• _Task to complete_: Repeat verbatim, and only, the lines of the data below, beginning at the line that contains "ns | depth (start not counted) |" and stopping after the line that contains "inst_pc_plus4[16] | -0.13 | 9 |".

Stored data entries
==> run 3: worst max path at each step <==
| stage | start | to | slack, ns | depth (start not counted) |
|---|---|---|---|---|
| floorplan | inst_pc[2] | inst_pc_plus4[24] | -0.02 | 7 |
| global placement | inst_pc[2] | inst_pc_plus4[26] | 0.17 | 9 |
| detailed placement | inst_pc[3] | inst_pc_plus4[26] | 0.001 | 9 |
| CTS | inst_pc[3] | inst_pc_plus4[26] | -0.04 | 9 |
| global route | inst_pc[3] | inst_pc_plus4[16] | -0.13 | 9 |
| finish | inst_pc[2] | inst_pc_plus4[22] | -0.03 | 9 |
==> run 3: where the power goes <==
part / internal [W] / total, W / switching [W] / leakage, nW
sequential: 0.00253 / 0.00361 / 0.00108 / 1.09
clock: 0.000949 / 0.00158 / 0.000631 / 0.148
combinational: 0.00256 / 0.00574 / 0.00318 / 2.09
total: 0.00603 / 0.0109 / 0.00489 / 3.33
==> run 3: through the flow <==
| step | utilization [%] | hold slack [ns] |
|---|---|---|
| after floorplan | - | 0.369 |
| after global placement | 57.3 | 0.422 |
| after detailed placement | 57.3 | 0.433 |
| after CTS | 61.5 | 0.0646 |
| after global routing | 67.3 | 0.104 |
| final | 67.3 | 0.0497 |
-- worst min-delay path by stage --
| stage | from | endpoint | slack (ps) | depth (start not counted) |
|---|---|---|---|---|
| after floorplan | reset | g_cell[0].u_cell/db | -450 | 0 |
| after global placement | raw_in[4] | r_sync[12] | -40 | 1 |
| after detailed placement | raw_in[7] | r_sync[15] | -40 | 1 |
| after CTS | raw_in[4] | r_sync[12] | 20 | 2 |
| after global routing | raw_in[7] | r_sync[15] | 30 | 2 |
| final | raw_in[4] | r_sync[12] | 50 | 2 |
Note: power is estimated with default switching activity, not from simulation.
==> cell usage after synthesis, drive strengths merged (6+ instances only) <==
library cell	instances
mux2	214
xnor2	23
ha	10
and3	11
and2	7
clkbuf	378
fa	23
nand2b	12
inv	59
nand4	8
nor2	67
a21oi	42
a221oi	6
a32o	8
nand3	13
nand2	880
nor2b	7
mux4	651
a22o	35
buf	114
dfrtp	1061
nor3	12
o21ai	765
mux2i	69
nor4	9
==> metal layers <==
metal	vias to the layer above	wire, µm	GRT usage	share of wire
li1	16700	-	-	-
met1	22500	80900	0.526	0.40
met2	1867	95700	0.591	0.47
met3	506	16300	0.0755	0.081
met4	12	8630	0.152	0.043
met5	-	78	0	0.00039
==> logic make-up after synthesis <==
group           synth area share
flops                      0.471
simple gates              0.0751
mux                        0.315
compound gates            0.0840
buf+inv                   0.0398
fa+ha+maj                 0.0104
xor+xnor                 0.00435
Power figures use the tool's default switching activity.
**config.mk**
```make
export PLATFORM = sky130hd
export DESIGN_NAME = ets_delay_sweeper
export DESIGN_NICKNAME = d
export VERILOG_FILES = /design/src/rtl/ets_delay_sweeper.sv
export SDC_FILE = /design/constraint.sdc
export NUM_CORES = 1
export LEC_CHECK = 0
export CELL_PAD_IN_SITES_DETAIL_PLACEMENT = 0
export CELL_PAD_IN_SITES_GLOBAL_PLACEMENT = 2
export CORE_AREA = 4 4 80 82
export CTS_CLUSTER_SIZE = 20
export DETAILED_ROUTE_END_ITERATION = 7
export DIE_AREA = 0 0 84 86
export DONT_BUFFER_PORTS = 1
export MAX_ROUTING_LAYER = met4
export PLACE_DENSITY = 0.8
export SETUP_SLACK_MARGIN = 0.05
export SYNTH_ARGS = -nofsm -noshare
export SYNTH_HDL_FRONTEND = slang
export SYNTH_SLANG_ARGS = --single-unit
```
**constraint.sdc**
```tcl
create_clock -name clk -period 2.69 [get_ports clk]
set_input_delay 0.807 -clock clk [delete_from_list [all_inputs] [get_ports clk]]
set_output_delay 0.807 -clock clk [all_outputs]
set_load 0.02 [all_outputs]
```
**src/rtl/ets_delay_sweeper.sv**
```systemverilog
// Purpose: steps the ets_clkgen delay code through a programmed sweep, one capture per step.
// Latency: SETTLE_CYCLES cycles from each delay change to capture_req; DONE one cycle after the last ack.
// Backpressure: capture_req is held until capture_ack or TIMEOUT_CYCLES, then aborts with timeout_err.
//
// Ports:
//   clk, reset_n        rising-edge clock, asynchronous active-low reset
//   start               one-cycle pulse, starts a sweep when idle
//   abort               level, cancels the sweep in progress (wins over start)
//   capture_ack         sampler finished the capture for the current step
//   clkgen_locked       (only with ETS_LOCK_WAIT_EN) generator has settled on the new delay
//   capture_req         request one capture at the current delay
//   delay, step_index   delay code to ets_clkgen and zero-based step tag
//   busy, done          sweep in progress / one-cycle completion pulse
//   timeout_err         sticky, sampler did not ack in time; cleared by the next start
//
// Optional feature macro: ETS_LOCK_WAIT_EN (adds clkgen_locked and gates SETTLE exit on it).
module ets_delay_sweeper #(
    parameter int DELAY_START    = 0,
    parameter int DELAY_STEP     = 1,
    parameter int NUM_STEPS      = 256,
    parameter int SETTLE_CYCLES  = 16,
    parameter int TIMEOUT_CYCLES = 1024
) (
    input  logic       clk,
    input  logic       reset_n,
    input  logic       start,
    input  logic       abort,
    input  logic       capture_ack,
`ifdef ETS_LOCK_WAIT_EN
    input  logic       clkgen_locked,
`endif
    output logic       capture_req,
    output logic [7:0] delay,
    output logic [7:0] step_index,
    output logic       busy,
    output logic       done,
    output logic       timeout_err
);

    // Counters hold "cycles remaining - 1" (settle) and "cycles elapsed" (timeout),
    // so their widths only need to cover N-1.
    localparam int SW = (SETTLE_CYCLES > 1) ? $clog2(SETTLE_CYCLES) : 1;
    localparam int TW = (TIMEOUT_CYCLES > 2) ? $clog2(TIMEOUT_CYCLES) : 1;

    localparam logic [SW-1:0] SETTLE_LOAD = SW'(SETTLE_CYCLES - 1);
    localparam logic [TW-1:0] TO_LAST     = TW'(TIMEOUT_CYCLES - 1);
    localparam logic [7:0]    LAST_STEP   = 8'(NUM_STEPS - 1);
    localparam logic [7:0]    D_START     = 8'(DELAY_START);
    localparam logic [7:0]    D_STEP      = 8'(DELAY_STEP);

    typedef enum logic [1:0] {
        IDLE    = 2'd0,
        SETTLE  = 2'd1,
        CAPTURE = 2'd2,
        DONE    = 2'd3
    } state_t;

    state_t        state;
    logic [SW-1:0] settle_cnt;
    logic [TW-1:0] to_cnt;
    logic          lock_ok;

`ifdef ETS_LOCK_WAIT_EN
    assign lock_ok = clkgen_locked;
`else
    assign lock_ok = 1'b1;
`endif

    always_ff @(posedge clk or negedge reset_n) begin
        if (!reset_n) begin
            state       <= IDLE;
            settle_cnt  <= '0;
            to_cnt      <= '0;
            capture_req <= 1'b0;
            delay       <= D_START;
            step_index  <= 8'd0;
            busy        <= 1'b0;
            done        <= 1'b0;
            timeout_err <= 1'b0;
        end else begin
            // done is high only during the single DONE-state cycle
            done <= 1'b0;
            case (state)
                IDLE: begin
                    if (start && !abort) begin
                        delay       <= D_START;
                        step_index  <= 8'd0;
                        settle_cnt  <= SETTLE_LOAD;
                        busy        <= 1'b1;
                        timeout_err <= 1'b0;
                        state       <= SETTLE;
                    end
                end

                SETTLE: begin
                    if (abort) begin
                        busy  <= 1'b0;
                        state <= IDLE;
                    end else if (settle_cnt == '0) begin
                        // count has expired; wait here (count frozen) until the generator is locked
                        if (lock_ok) begin
                            capture_req <= 1'b1;
                            to_cnt      <= '0;
                            state       <= CAPTURE;
                        end
                    end else begin
                        settle_cnt <= settle_cnt - 1'b1;
                    end
                end

                CAPTURE: begin
                    if (abort) begin
                        capture_req <= 1'b0;
                        busy        <= 1'b0;
                        state       <= IDLE;
                    end else if (capture_ack) begin
                        // leaving CAPTURE here guarantees a held-high ack is used once per step
                        capture_req <= 1'b0;
                        if (step_index == LAST_STEP) begin
                            busy  <= 1'b0;
                            done  <= 1'b1;
                            state <= DONE;
                        end else begin
                            delay      <= delay + D_STEP;
                            step_index <= step_index + 8'd1;
                            settle_cnt <= SETTLE_LOAD;
                            state      <= SETTLE;
                        end
                    end else if (to_cnt == TO_LAST) begin
                        // TIMEOUT_CYCLES capture cycles have passed without an ack
                        capture_req <= 1'b0;
                        busy        <= 1'b0;
                        timeout_err <= 1'b1;
                        state       <= IDLE;
                    end else begin
                        to_cnt <= to_cnt + 1'b1;
                    end
                end

                DONE: begin
                    state <= IDLE;
                end

                default: begin
                    capture_req <= 1'b0;
                    busy        <= 1'b0;
                    state       <= IDLE;
                end
            endcase
        end
    end

endmodule

```
Word-level counts from Yosys, hierarchy flattened
Cells that the tools add are included.

Equality and inequality tests: 19. Reductions and logical operators: 14. Add/subtract/negate cells: 4. Multiplexer cells: 51.

Operators by type and width (count): 2-to-1 mux 8 bit (7); 2-to-1 mux 10 bit (5); case mux 8 bit (2 select lines) (2); 2-to-1 mux 4 bit (6); inequality test 2 bit, second input constant (11); case mux 10 bit (2 select lines) (1); 2-to-1 mux 1 bit (18); adder 8 x 1 -> 8 bit, second input constant (2); AND reduction 5 bit (3); 2-to-1 mux 2 bit (7); case mux 4 bit (3 select lines) (1); adder 10 x 1 -> 10 bit, second input constant (1); equality test 10 bit, second input constant (1); equality test 8 bit, second input constant (1); inequality test 4 bit, second input constant (2); case mux 2 bit (4 select lines) (1); AND reduction 7 bit (1); AND reduction 6 bit (1); equality test 2 bit, second input constant (2); logical NOT 4 bit (1); case mux 1 bit (2 select lines) (2); AND reduction 4 bit (1); nonzero test 2 bit (2); subtractor 4 x 1 -> 4 bit, second input constant (1); 8 further kinds (8).

Register bits: 36.

Longest topological paths before layout
Word-level depth: 5. Depth in mapped cells: 9. Mapped depth without buffers: 6.

Worst setup path after synthesis
Ideal clock, no wire load.

Kind: input to register. From: input abort. To: register delay[3]. Data arrival time: 2010 ps. Library setup time: 119 ps. Path buffers: 3. Stages: 7. Path slack: 562 ps. Path through: buf_2 nand3b_1 a222oi_1 buf_2 buf_4 a21oi_1 o21a_1.

Cells in the longest elaborated chain, start to end: 4. Elaborated cells between the ends (all ways): 5.

Ends and longest elaborated chain: start, declared (RTL line 27) `input logic abort,`; logical NOT 1 bit (RTL line 85) `if (start && !abort) begin`; logical AND 1 bit (RTL line 85); inequality test 2 bit (no source line); AND reduction 5 bit (no source line) *; end signal, assigned (RTL line 124) `delay <= delay + D_STEP;`; end, declared (RTL line 33) `output logic [7:0] delay,`.

Mark *: on every way between the ends. The rest lies on a longest branch, timed or not. A chain may end at the register's enable or synchronous reset.

Final worst setup path
From: register state[0]. To: register settle_cnt[0].

Cells in the longest elaborated chain, start to end: 3. Elaborated cells between the ends (all ways): 12.

Ends and longest elaborated chain: start, declared (RTL line 58) `state_t state;`; start signal, assigned (RTL line 71) `state <= IDLE;`; start signal, assigned (RTL line 91) `state <= SETTLE;`; start signal, assigned (RTL line 98) `state <= IDLE;`; equality test 2 x 1 -> 1 bit, or another cell as far along (RTL line 83) `case (state)`; inequality test 2 bit (no source line) / nonzero test 3 bit (equally long branches); AND reduction 7 bit (no source line); end signal, assigned (RTL line 107) `settle_cnt <= settle_cnt - 1'b1;`; end, declared (RTL line 59) `logic [SW-1:0] settle_cnt;`.

Parallel ways exist; a longest one is shown, timed or not.

==> reports/results.txt <==
Status - finished clean
Post-CTS setup repair buffer count - 0
Mapped Cells - 234
HP Class - in -> async
Fin nets - 248
Cells after DPL - 304
FILL cells - 609
RSZ-0062 raised after global routing - no
Syn nets - 246
Yosys top cell by area - dfrtp_1
Starting Density - 0.3720
Vias per cell - 5.702
I/O pin total - 25
Met3 WL - 274 µm
Synth Flop Type - dfrtp_1
Crit path time final - 2.124 ns
Startpoint Class - flop
CP max stage delay - 0.50 ns
Number of buffers created by CTS - 5
Final Wtd Congestion - 0.7141
Post-synthesis async set-or-reset flop share - 1.000
CP max FO - 10
Maxcap violations - 0
Pin count of the biggest net entering global routing - 37
Pint - 1.177 mW
GR Util All Layers - 0.1560
WP data arrival - 2.30 ns
CTS root buffer - clkbuf_8
Flops & latches, synth - 36
Highest Clock Rate - 0.4708 GHz
Final hold violation count - 0
Share of power burned in the clock network - 0.248
Initial antenna violation count - 0
Yosys warns - 0
Rows - 28
Pwr Density - 837.3 mW/mm²
Final setup violation count - 0
Fin cells - 312
Register area - 900.9 µm²
Post-route cell area - 0.002332 mm²
Post-cts sizing count - 0
Critical Path RT - 2.87 ns
Vias in the first global route - 1768
Synth top area share - 0.4215
Number of library cell types mapped by synthesis - 48
Worst-path cell chain - inv_1 -> ha_1 -> buf_4 -> and4_1 -> a22oi_1 -> and2_1 -> a21oi_1
Hold Buf Count CTS - 0
Max rail drop VDD - 0.0003434 V
ANT cells - 0
HPWL after DPL - 3617 µm
Total die area - 0.007224 mm²
Mean post-synth cell area - 9.133 µm²
H-tree Lvls - 2
CTS tree - done
Critical path type - reg -> reg
Setup crit end kind - flop
Family with the most delay on the worst path - compound AO/OA/AOI/OAI gates
Die height - 86 µm
Met2 WL post-DR - 2471 µm
Max_slew headroom - 0.5002
Sw Share - 0.3974
Fin crit share - 0.7896
Congestion Overflow GR - 0
Max Slew Vio Count - 0
CP max stage cell - a22oi_1
Synthesized area - 0.002137 mm²
Pleak - 0.9969 nW
EDFF count, synth - 0
Worst Tran Pin Value - 0.7470 ns
Layout Skew - 0.01197 ns
WL final - 5141 µm
Seq/Total Area, Yosys - 0.4215
Flop pwr share - 0.379
CP bufs+invs - 2
Core ar. - 0.005746 mm²
Area of the multi-input gates - 0.001110 mm²
First-pass GRT wire length - 8811 µm
Fraction of layout instances using a drive strength above 1 - 0.08861
Routed vias - 1779
Synth area leaders - dfrtp_1 (42%), ha_1 (4.1%), a21oi_1 (3.5%)
Clk buf depth - 2
Clock transition at the registers of the reported paths - 0.08 ns
Die Wd - 84 µm
Post-DP Area - 0.002225 mm²
Setup TNS - 0 ns
Wire per inst - 16.48 µm
Net Sw Power - 776.1 µW
DRT met1 WL - 2365 µm
Initial DRC Count - 80
Clock sink count - 36
IO buf count - 0
# DRC - 0
First-pass DRT Iterations - 4
Area Overhead vs Synth - 9.134%
Insertion delay to the later sink of the worst-skew pair - 0.29 ns
Combinational share of power - 0.373
DRT antenna net count - 0
Highest metal used - met4
==> through the flow <==
step	setup WS (ns)	utilization	power (mW)	hold WS (ns)
after floorplan	0.5617	-	1.289	0.4715
after global routing	0.3692	0.4059	2.086	0.1789
after global placement	0.4921	0.3872	1.484	0.5091
after CTS	0.5424	0.4059	1.968	0.1945
final	0.5660	0.4059	1.953	0.2001
after detailed placement	0.4818	0.3872	1.482	0.5130
==> path summary, 6_finish.rpt <==
path / startpoint / slack (ns) / to / cells past startpoint
setup / recovery: state[0] / 0.57 / settle_cnt[0] / 7
hold reg to reg: to_cnt[6] / 0.53 / to_cnt[6] / 1
min in group clk: to_cnt[6] / 0.53 / to_cnt[6] / 1
setup reg to reg: state[0] / 0.57 / settle_cnt[0] / 7
hold / removal: reset_n / 0.20 / done / 0
max in group asynchronous: reset_n / 2.39 / to_cnt[1] / 0
==> metal layers <==
layer,vias up,GRT usage
li1,863,-
met1,880,0.1845
met2,34,0.2589
met3,2,0.04707
met4,0,0.04386
met5,-,-
==> cell usage in the layout (no fill, tap or decap), types with 2 or more instances in the layout <==
master,synthesis,layout
dfrtp_1,36,36
nand2_1,12,12
a22o_1,2,2
o211ai_1,2,2
a21oi_1,15,15
o21a_1,3,3
ha_1,7,7
inv_1,20,20
clkbuf_8,0,5
and4_1,3,3
nand3_1,15,15
nor3_1,6,6
a31o_2,3,3
and3_1,8,8
nor2_1,11,11
a21o_1,5,5
a31oi_1,10,10
nand4_1,8,8
nand2b_1,7,7
nand3b_1,7,7
buf_4,1,6
o21ai_0,11,11
mux2i_1,7,7
and2_1,2,2
==> area by class of cell <==
class,instances,area share
inverter,20,0.03219
multi-input combinational,167,0.4759
tap,75,0.04024
clock inverter,2,0.01502
sequential,36,0.3863
timing repair buffer,6,0.01931
clock buffer,6,0.03112
==> Yosys cell counts (2+ instances only) <==
library cell / number
clkbuf_1: 5
ha_1: 7
a21oi_1: 15
inv_1: 20
and3_1: 8
and4_1: 3
nor2_1: 11
and2_1: 2
nand2_1: 12
buf_2: 5
o211ai_1: 2
o21ai_0: 11
nand3b_1: 7
nand3_1: 15
a31o_2: 3
nor3_1: 6
mux2i_1: 7
a22o_1: 2
a21o_1: 5
o21a_1: 3
nand4_1: 8
dfrtp_1: 36
a31oi_1: 10
nand2b_1: 7
==> flip-flops by register name (all words and copies together) (netlist names) <==
signal,flops
to_cnt,10
delay,8
step_index,8
settle_cnt,4
state,2
busy,1
capture_req,1
done,1
timeout_err,1
==> power groups by stage <==
stage          Sequential [mW]  Clock [mW]  Combinational (mW)
2_1_floorplan            0.727           0               0.563
3_3_place_gp             0.750           0               0.734
3_5_place_dp             0.754           0               0.728
4_1_cts                  0.742       0.496               0.730
5_1_grt                  0.755       0.525               0.805
6_report                 0.740       0.483               0.729
==> cells by family after synthesis <==
kind of cell             after synthesis  share of synthesized area
AO/OA/AOI/OAI                         65                     0.2073
buffers and inverters                 31                    0.05913
XOR/XNOR                               1                   0.004099
adder cells (fa/ha/maj)                7                    0.04098
multiplexers                           8                    0.03981
AND/OR/NAND/NOR                       86                     0.2272
flip-flops                            36                     0.4215
Power figures use the tool's default switching activity.
==> edit, RTL diff (same settings) <==
Re-encode `state_t` (4 states) as one-hot, 4 bits wide.
--- a/src/rtl/ets_delay_sweeper.sv
+++ b/src/rtl/ets_delay_sweeper.sv
@@ -50,7 +50,7 @@
 
-    typedef enum logic [1:0] {
-        IDLE    = 2'd0,
-        SETTLE  = 2'd1,
-        CAPTURE = 2'd2,
-        DONE    = 2'd3
+    typedef enum logic [3:0] {
+        IDLE    = 4'b0001,
+        SETTLE  = 4'b0010,
+        CAPTURE = 4'b0100,
+        DONE    = 4'b1000
     } state_t;
Behaviour: no difference found for any inputs over 10 cycles, from zero or initial values and one cycle with reset_n low; not proved beyond that.
==> edit against the unedited design <==
- non-clock buffer count is 2 higher
- hold slack better by 0.0025 ns
- core utilization shrank 0.22 points
- global-route usage decreased by 0.45 points
- synthesized area is 0.47% lower
- first-iteration DRC count down 10%
- critical path depth is 1 lower
- design area decreased by 0.54%
- setup slack got worse by 0.21 ns
- routed wire length shrank 4.4%
- sequential cell count up 2
- critical endpoint is now to_cnt[4]
- largest cell class unchanged
Power is not compared: it rests on default switching activity, and its combinational part moved more than twofold at a synthesized area within 25%.
==> edit: results (changes against the unedited design) <==
| Metric | Value |
|---|---|
| Top cells by area, synth | `dfrtp_1 44%, o21ai_0 6.4%, nand2_1 4.2% (was dfrtp_1 42%, ha_1 4.1%, a21oi_1 3.5%)` |
| First-pass GRT wire length | `8.63 mm (was 8.81 mm)` |
| Longest Clk Path Bufs | `2 (unchanged)` |
| Post-CTS resize count | `0 (unchanged)` |
| Total track usage | `0.151 (was 0.156)` |
| FFs w/ async S/R, synth | `1.00 (unchanged)` |
| CTS H-tree lvls | `2 (unchanged)` |
| Mapped Nets | `244 (was 246)` |
| Total inserted antenna cells | `0 (unchanged)` |
| Place WS | `0.356 ns (was 0.482 ns)` |
| Status | `finished clean (unchanged)` |
| Skew final | `0.0117 ns (was 0.0120 ns)` |
| Final-stage net count | `246 (was 248)` |
| Count of cell types in the netlist | `50 (was 48)` |
| Routed WL | `4.91 mm (was 5.14 mm)` |
| Largest net degree at the start of global routing | `39 (was 37)` |
| DRC | `0 (unchanged)` |
| Hpwl dp | `3.46 mm (was 3.62 mm)` |
| GPL Wtd Cong | `0.765 (was 0.714)` |
| Post-synthesis sequential area ratio | `0.448 (was 0.422)` |
| Drt initial violations | `72 (was 80)` |
| Clk_lat worst skew | `0.29 ns (about the same)` |
| Commonest cells in the netlist | `37 x dfrtp_1, 27 x o21ai_0, 24 x nand2_1, 24 x nor2_1, 12 x nand3_1 (was 36 x dfrtp_1, 20 x inv_1, 15 x a21oi_1, 15 x nand3_1, 12 x nand2_1)` |
| Max Fanout on Critical Path | `13 (was 10)` |
| DR vias | `1685 (was 1779)` |
| Fraction of layout cells with a size suffix above 1 | `0.118 (was 0.0886)` |
| Fillers | `594 (was 609)` |
| Post-CTS Setup Bufs | `0 (unchanged)` |
| Number of buffers added on ports | `0 (unchanged)` |
| Clk Tree Root Cell | `clkbuf_8 (unchanged)` |
| VDD IR max | `about 510 uV` |
| Yosys warns | `0 (unchanged)` |
| CP arrival | `2.55 ns (was 2.30 ns)` |
| Largest registers | `to_cnt x10, delay x8, step_index x8 (unchanged)` |
| Initial antenna violation count | `0 (unchanged)` |
| Clk pin slew, worst setup/hold paths | `0.08 ns (about the same)` |
| Worst-margin pin slew | `0.962 ns (was 0.747 ns)` |
| P_leak | `roughly 1 nW` |
| Type of the worst min-delay path | `primary input to async pin (unchanged)` |
| Drt pass-1 iters | `4 (unchanged)` |
| CTS buffer count | `5 (unchanged)` |
| Most numerous cell in the Yosys netlist | `dfrtp_1 (unchanged)` |
==> edit: stage by stage <==
stage	total power [mW]	util	instance area, um2	std cells	hold slack (ns)
after global routing	1.53	0.404	2320	312	0.181
after detailed placement	0.968	0.384	2210	305	0.475
after global placement	0.967	0.384	2210	305	0.463
final	1.46	0.404	2320	312	0.203
after floorplan	0.920	-	2130	235	0.442
after CTS	1.48	0.404	2320	312	0.192
==> edit: where the power goes <==
part	total (mW)	switching, mW	leakage [nW]	internal, mW
Clock	0.507	0.210	0.0573	0.297
Sequential	0.669	0.0635	0.506	0.606
Combinational	0.286	0.140	0.438	0.146
Total	1.46	0.413	1.00	1.05
==> edit: kinds of logic after synthesis <==
kind of cell,synth area share
DFF,0.448
buffers and inverters,0.0488
xor gates and xnor gates,0.00824
adders and majority gates,0.0235
muxes,0.0124
AOI/OAI and AO/OA,0.196
and+or+nand+nor,0.264
==> edit: metal layers <==
metal	wire length, um	vias up	track usage
met3	203	6	0.0451
met4	69	0	0.0497
met2	2280	19	0.229
li1	-	847	-
met5	0	-	-
met1	2360	813	0.195
==> edit: worst max-delay path, stage by stage, from the launching register on <==
cell     delay [ns]
dfrtp_1        0.37
ha_1           0.22
nand3_1        0.10
or3b_2         0.49
a21oi_1        0.78
o21ai_0        0.19
o21ai_0        0.11
==> edit: final timing paths <==
kind / startpoint / endpoint / slack (ns) / depth (start not counted)
max: to_cnt[0] / to_cnt[4] / 0.35 / 6
min: reset_n / to_cnt[5] / 0.20 / 0
max reg2reg: to_cnt[0] / to_cnt[4] / 0.35 / 6
min reg2reg: to_cnt[9] / to_cnt[9] / 0.48 / 1
max in group asynchronous: reset_n / state[0] / 2.29 / 0
min in group clk: to_cnt[9] / to_cnt[9] / 0.48 / 1
==> edit: final cells by class <==
cell class | count | area share
clock buffers | 6 | 0.0356
inverters | 8 | 0.0129
repair buffers | 8 | 0.0259
clock inverters | 1 | 0.0129
flip-flops and latches | 38 | 0.410
well taps | 75 | 0.0405
multi-input cells | 176 | 0.462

• _Output below_:
| stage | start | to | slack, ns | depth (start not counted) |
|---|---|---|---|---|
| floorplan | inst_pc[2] | inst_pc_plus4[24] | -0.02 | 7 |
| global placement | inst_pc[2] | inst_pc_plus4[26] | 0.17 | 9 |
| detailed placement | inst_pc[3] | inst_pc_plus4[26] | 0.001 | 9 |
| CTS | inst_pc[3] | inst_pc_plus4[26] | -0.04 | 9 |
| global route | inst_pc[3] | inst_pc_plus4[16] | -0.13 | 9 |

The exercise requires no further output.